In Rome, as Gore reread Buckley's apologia, he saw there was a cosmic politics at work here larger and more important for Buckley than the usual polemics about left and right, liberals and conservatives, though that of course had its importance. On the personal side, Buckley thought it unforgivable that Vidal had attacked his family. The attacks consisted of the few remarks in 1962 about his reactionary father and the cryptic reference in the August 28 telecast to the 1944 incident at Sharon. That Vidal seemed to him regularly to distort his political views and to have engaged in a systematic campaign to deflate his reputation was barely this side of tolerable, as long as he had his chance to respond. Of all his political opponents, Vidal seemed most to get under his skin, partly because one of his strategies was to help an opponent to self-destruct. And Buckley had done just that on the convention broadcast. Dissatisfaction at his own public intemperance may have given special force to his need to justify himself. Apparently he had in mind some cathartic self-analysis. Political differences alone, Gore realized, could not satisfactorily account for Buckley's vehemence. Vidal's attacks on his family had been unpleasant but muted, though Buckley's sensitivity to the subject made it personally explosive, an issue of honor and empathy. In fact, one of the sisters who had participated in desecrating the church he saw almost every day in her capacity as managing editor of the
National Review
. Still, neither political differences nor the family references seemed to warrant another full-scale engagement with Vidal. The “pro- or crypto-Nazi”

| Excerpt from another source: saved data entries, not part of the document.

## config.mk

```make
export PLATFORM = sky130hd
export DESIGN_NAME = shift_rotate_engine
export DESIGN_NICKNAME = d
export VERILOG_FILES = /design/src/rtl/shift_rotate_engine_pkg.sv /design/src/rtl/shift_rotate_engine_step.sv /design/src/rtl/shift_rotate_engine.sv
export SDC_FILE = /design/constraint.sdc
export NUM_CORES = 1
export LEC_CHECK = 0
export BUFFER_PORTS_ARGS = -buffer_cell sky130_fd_sc_hd__buf_4
export CAP_MARGIN = 25
export CORE_MARGIN = 2
export CORE_UTILIZATION = 50
export CTS_CLUSTER_DIAMETER = 80
export DETAILED_ROUTE_END_ITERATION = 12
export PLACE_DENSITY = 0.76
export RECOVER_POWER = 100
export SLEW_MARGIN = 20
export SYNTH_ARGS = -nofsm -noshare
export SYNTH_HDL_FRONTEND = slang
export SYNTH_HIERARCHICAL = 1
export SYNTH_SLANG_ARGS = --single-unit
```

## constraint.sdc

```tcl
create_clock -name clk -period 2.6 [get_ports clk]
set_input_delay 0.39 -clock clk [delete_from_list [all_inputs] [get_ports clk]]
set_output_delay 0.39 -clock clk [all_outputs]
set_load 0.03 [all_outputs]
```

## src/rtl/shift_rotate_engine_pkg.sv

```systemverilog
// Shared definitions for the shift/rotate engine.
// Holds the MODE encodings, the FSM state codes and small mode-decoding
// helpers used by the top level and by the step unit.
package shift_rotate_engine_pkg;

    localparam logic [2:0] MODE_LOAD = 3'b000;
    localparam logic [2:0] MODE_SHL  = 3'b001;
    localparam logic [2:0] MODE_SHR  = 3'b010;
    localparam logic [2:0] MODE_SAR  = 3'b011;
    localparam logic [2:0] MODE_ROL  = 3'b100;
    localparam logic [2:0] MODE_ROR  = 3'b101;

    localparam logic [0:0] ST_IDLE  = 1'b0;
    localparam logic [0:0] ST_SHIFT = 1'b1;

    // True for the five modes that move bits (SHL..ROR).
    function automatic logic is_shift_mode(input logic [2:0] m);
        return (m >= MODE_SHL) && (m <= MODE_ROR);
    endfunction

    function automatic logic is_left_mode(input logic [2:0] m);
        return (m == MODE_SHL) || (m == MODE_ROL);
    endfunction

    function automatic logic is_rotate_mode(input logic [2:0] m);
        return (m == MODE_ROL) || (m == MODE_ROR);
    endfunction

endpackage

```

## src/rtl/shift_rotate_engine_step.sv

```systemverilog
// shift_step_unit: combinational shift/rotate of a W-bit word by k positions
// (0..STEP) in one direction.
// Ports:
//   mode  in   3   operation (SHL/SHR/SAR/ROL/ROR; anything else passes through)
//   k     in   KW  positions to move this step, 0..STEP
//   din   in   W   current word
//   fill  in   1   bit entering the vacated end for SHL/SHR
//   dout  out  W   shifted/rotated word
//   so    out  1   last bit leaving the word on this step (0 when k=0)
module shift_step_unit
    import shift_rotate_engine_pkg::*;
#(
    parameter int W    = 32,
    parameter int STEP = 1,
    parameter int KW   = $clog2(STEP + 1)
) (
    input  logic [2:0]    mode,
    input  logic [KW-1:0] k,
    input  logic [W-1:0]  din,
    input  logic          fill,
    output logic [W-1:0]  dout,
    output logic          so
);

    // ext supplies the bits that flow into the vacated end: the fill bit,
    // the replicated MSB (SAR) or the word itself (rotates).
    logic [W-1:0]   ext;
    logic [2*W-1:0] wide;
    logic [2*W-1:0] wide_so;
    logic [KW-1:0]  k_m1;

    always_comb begin
        ext     = {W{fill}};
        wide    = '0;
        wide_so = '0;
        dout    = din;
        so      = 1'b0;
        k_m1    = k - KW'(1);
        if (is_rotate_mode(mode)) begin
            ext = din;
        end else if (mode == MODE_SAR) begin
            ext = {W{din[W-1]}};
        end

        if (is_shift_mode(mode)) begin
            if (is_left_mode(mode)) begin
                wide    = {din, ext} << k;
                wide_so = {din, ext} << k_m1;
                dout    = wide[2*W-1:W];
                so      = (k != '0) ? wide_so[2*W-1] : 1'b0;
            end else begin
                wide    = {ext, din} >> k;
                wide_so = {ext, din} >> k_m1;
                dout    = wide[W-1:0];
                so      = (k != '0) ? wide_so[0] : 1'b0;
            end
        end
    end

endmodule

```

## src/rtl/shift_rotate_engine.sv

```systemverilog
// shift_rotate_engine: multi-cycle universal shift/rotate register moving
// STEP bit positions per clock.
// Ports:
//   clk        in   1   clock, all state on rising edge
//   rst        in   1   synchronous reset, active-low
//   start      in   1   operation request, sampled only while busy=0
//   mode       in   3   LOAD/SHL/SHR/SAR/ROL/ROR, 110/111 are NOPs
//   amt        in   AW  shift amount, values above W clamp to W
//   d          in   W   parallel load data
//   sl, sr     in   1   serial fill for SHL / SHR
//   q          out  W   register contents
//   so         out  1   last bit shifted/rotated out
//   busy       out  1   shift in progress
//   done       out  1   one-cycle completion pulse
//   dbg_state  out  1   FSM state (ST_IDLE/ST_SHIFT)
//
// Handshake: start is taken on any edge where busy=0 (including the cycle
// done is high); mode, clamped amt, sl and sr are captured there and later
// input changes are ignored. busy stays high until the edge performing the
// final step, after which done is high for exactly one cycle. start while
// busy=1 is dropped, never queued.
module shift_rotate_engine
    import shift_rotate_engine_pkg::*;
#(
    parameter  int W    = 32,
    parameter  int STEP = 1,
    localparam int AW   = $clog2(W + 1)
) (
    input  logic          clk,
    input  logic          rst,
    input  logic          start,
    input  logic [2:0]    mode,
    input  logic [AW-1:0] amt,
    input  logic [W-1:0]  d,
    input  logic          sl,
    input  logic          sr,
    output logic [W-1:0]  q,
    output logic          so,
    output logic          busy,
    output logic          done,
    output logic [0:0]    dbg_state
);

    localparam int KW = $clog2(STEP + 1);

    logic [0:0]    state;
    logic [AW-1:0] rem;
    logic [2:0]    lmode;
    logic          lsl;
    logic          lsr;

    logic [AW-1:0] amt_c;
    logic [KW-1:0] k_step;
    logic          last_step;
    logic          fill;
    logic [W-1:0]  step_q;
    logic          step_so;

    assign amt_c     = (amt > AW'(W)) ? AW'(W) : amt;
    // The final step may be shorter than STEP when n is not a multiple of it.
    assign last_step = (rem <= AW'(STEP));
    assign k_step    = last_step ? KW'(rem) : KW'(STEP);
    assign fill      = (lmode == MODE_SHR) ? lsr : lsl;

    shift_step_unit #(
        .W    (W),
        .STEP (STEP),
        .KW   (KW)
    ) u_step (
        .mode (lmode),
        .k    (k_step),
        .din  (q),
        .fill (fill),
        .dout (step_q),
        .so   (step_so)
    );

    always_ff @(posedge clk) begin
        if (!rst) begin
            state <= ST_IDLE;
            rem   <= '0;
            lmode <= MODE_LOAD;
            lsl   <= 1'b0;
            lsr   <= 1'b0;
            q     <= '0;
            so    <= 1'b0;
            done  <= 1'b0;
        end else begin
            done <= 1'b0;
            case (state)
                ST_IDLE: begin
                    if (start) begin
                        lmode <= mode;
                        rem   <= amt_c;
                        lsl   <= sl;
                        lsr   <= sr;
                        if (mode == MODE_LOAD) begin
                            q    <= d;
                            done <= 1'b1;
                        end else if (is_shift_mode(mode) && (amt_c != '0)) begin
                            state <= ST_SHIFT;
                        end else begin
                            done <= 1'b1;
                        end
                    end
                end
                ST_SHIFT: begin
                    q   <= step_q;
                    rem <= rem - AW'(k_step);
                    // Only the final step's exiting bit is architecturally visible.
                    if (last_step) begin
                        so    <= step_so;
                        done  <= 1'b1;
                        state <= ST_IDLE;
                    end
                end
                default: state <= ST_IDLE;
            endcase
        end
    end

    assign busy      = (state == ST_SHIFT);
    assign dbg_state = state;

endmodule

```

==> summary.md <==
| Metric | Value |
|---|---|
| Status | finished, final reports clean |
| Dominant synthesized flop cell | dfxtp_1 |
| I/O pins | 82 |
| Fill count | 593 |
| Netlist cell types | between 50 and 60 |
| PD cells | 617 nW/um^2 |
| Fin. max-slew vios | 0 |
| Min cycle time layout | ~2400 ps |
| Min Hold Slack | 338 ps |
| Count leader, synth | dfxtp_1 |
| Final net count | 506 |
| Worst VDD drop | 0.341 mV |
| FF+latch count, synth | 46 |
| GR Overflow Total | 0 |
| Setup Crit Path Kind | flop to flop |
| Syn nets | approximately 450 |
| Root Buffer | clkbuf_8 |
| Synthesized cell area | 3200 um^2 |
| Synthesis Warnings | 6 |
| Leak pwr | 1.24 nW |
| Worst-Skew Late Latency | approximately 300 ps |
| Pin count of the biggest net entering global routing | 41 |
| DRC viols | 0 |
| Synth-to-Final Area Change | 15.9% |
| Die Footprint | roughly 7000 um^2 |
| GPL Wtd Cong | 0.856 |
| Clk pin slew, worst setup/hold paths | 80 ps |
| Met2 global-route usage | 41.7% |
| Layout cell share with drive strength beyond 1 | 18.3% |
| Height of the die | 83.9 um |
| CP endpoint kind | flop |
| Hold_sp | sr |
| Post-DRT Antenna Nets | 0 |
| Critical path launch point type | flop |
| Async SR Flop Fraction | 0% |
| Avg Inst Size Synth | roughly 8.0 um^2 |
| WL per Instance | 16.8 um |
| M3 GR Usage | 5.24% |
| DP Cell Count | between 500 and 600 |
| PortBufs | 81 |
| Worst min path class | input port to flop |
| Commonest cells in the netlist | dfxtp_1, a21oi_1, nand3_1, nor3_1, mux2i_1 |
| # rows | 29 |
| Crit path from | rem[2] |
| Vias per cell | between 6 and 7 |
| Ant diodes | 0 |
| EDFF count, synth | 0 |
| Initial antenna violation count | 0 |
| Die X | 83.9 um |
| DR vias | 3,416 |
| Hold violation count in the final report | 0 |
| Final setup TNS | 0 ps |
| Clock Sinks | 46 |
| Initial Utilization | 50.9% |
| H-tree levels | 2 |
| Synth top area share | 28.8% |
| Sequential cell area fraction in the yosys report | 28.8% |
| Worst r2r src | rem[2] |
| CTS tree | built |
| Starting DRT DRC Count | 216 |
| Non-Filler Instances | 537 |
| Peak Freq | 414 MHz |
| Max-cap violations | 0 |
| Busiest grt layer | met2 |
| TritonCTS Buffers | 5 |
| Measured slew at the worst slew-check pin | 634 ps |
| CP max FO | 17 |
| Finished Core Util | between 50% and 60% |
| Finish-stage setup viols | 0 |
| Final period util | 93.0% |
| Global-route wire length before repair | between 10,000 and 15,000 um |
| Slew headroom | 57.5% |
| Pre-Repair DR Iteration Count | 5 |
| Worst Path Arrival | 2630 ps |
| Global-route usage over all layers | 24.9% |
| Clock Skews | 10.1 ps |
| Vias in the first global route | slightly above 3,000 |
| Clk buf depth | 2 |
| Met1 Use GR | roughly 33% |
| RSZ-0062 raised after global routing | no |
| CP Data Required Time | 2810 ps |
| Top cells by area, synth | dfxtp_1, mux2i_1, a21oi_1 |
| Cells after Synth | 401 |
| Drt total wl | approximately 9000 um |
| Core footprint | 6280 um^2 |
| Hold Buf Count CTS | 0 |
| DP HPWL | 6030 um |
| Area leader, netlist | dfxtp_1 |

remark had been the only statement that it might be argued was personally defamatory. The Sharon incident had never been discussed in public. What Buckley seemed now to want was some version of public confessional, the point of which would be that not he but Gore Vidal was the real sinner, apparently even at the cost of a response that had the potential to spotlight what he wanted most to keep out of public discussion. His essay, both Hayes and Vidal immediately saw, was not self-analysis at all. It was not a defense of family honor. It was not especially a re-airing of their political differences. It was the avenging sword of religious rectitude striking down the heathen. For Buckley, the proper action was a full-scale attack on Vidal's character, epitomized by two unforgivable elements, one a sin, the other a sickness. Vidal, Buckley argued, was a money-grubbing pornographer whose immorality was purposeful, self-conscious, and self-serving. That was a sin. He was also a sexual deviant, and that was an illness. But unlike most sick people, he did not want to be cured. In fact, “
the man who in his essays
proclaims the normalcy of his affliction, and in his art the desirability of it, is not to be confused with the man who bears his sorrow quietly. The addict is to be pitied and even respected, not the pusher.” By characterizing Vidal as a “pusher,” like Socrates corrupting the youth of Athens, the logic of the argument was that the society would be better off if the pusher were somehow destroyed.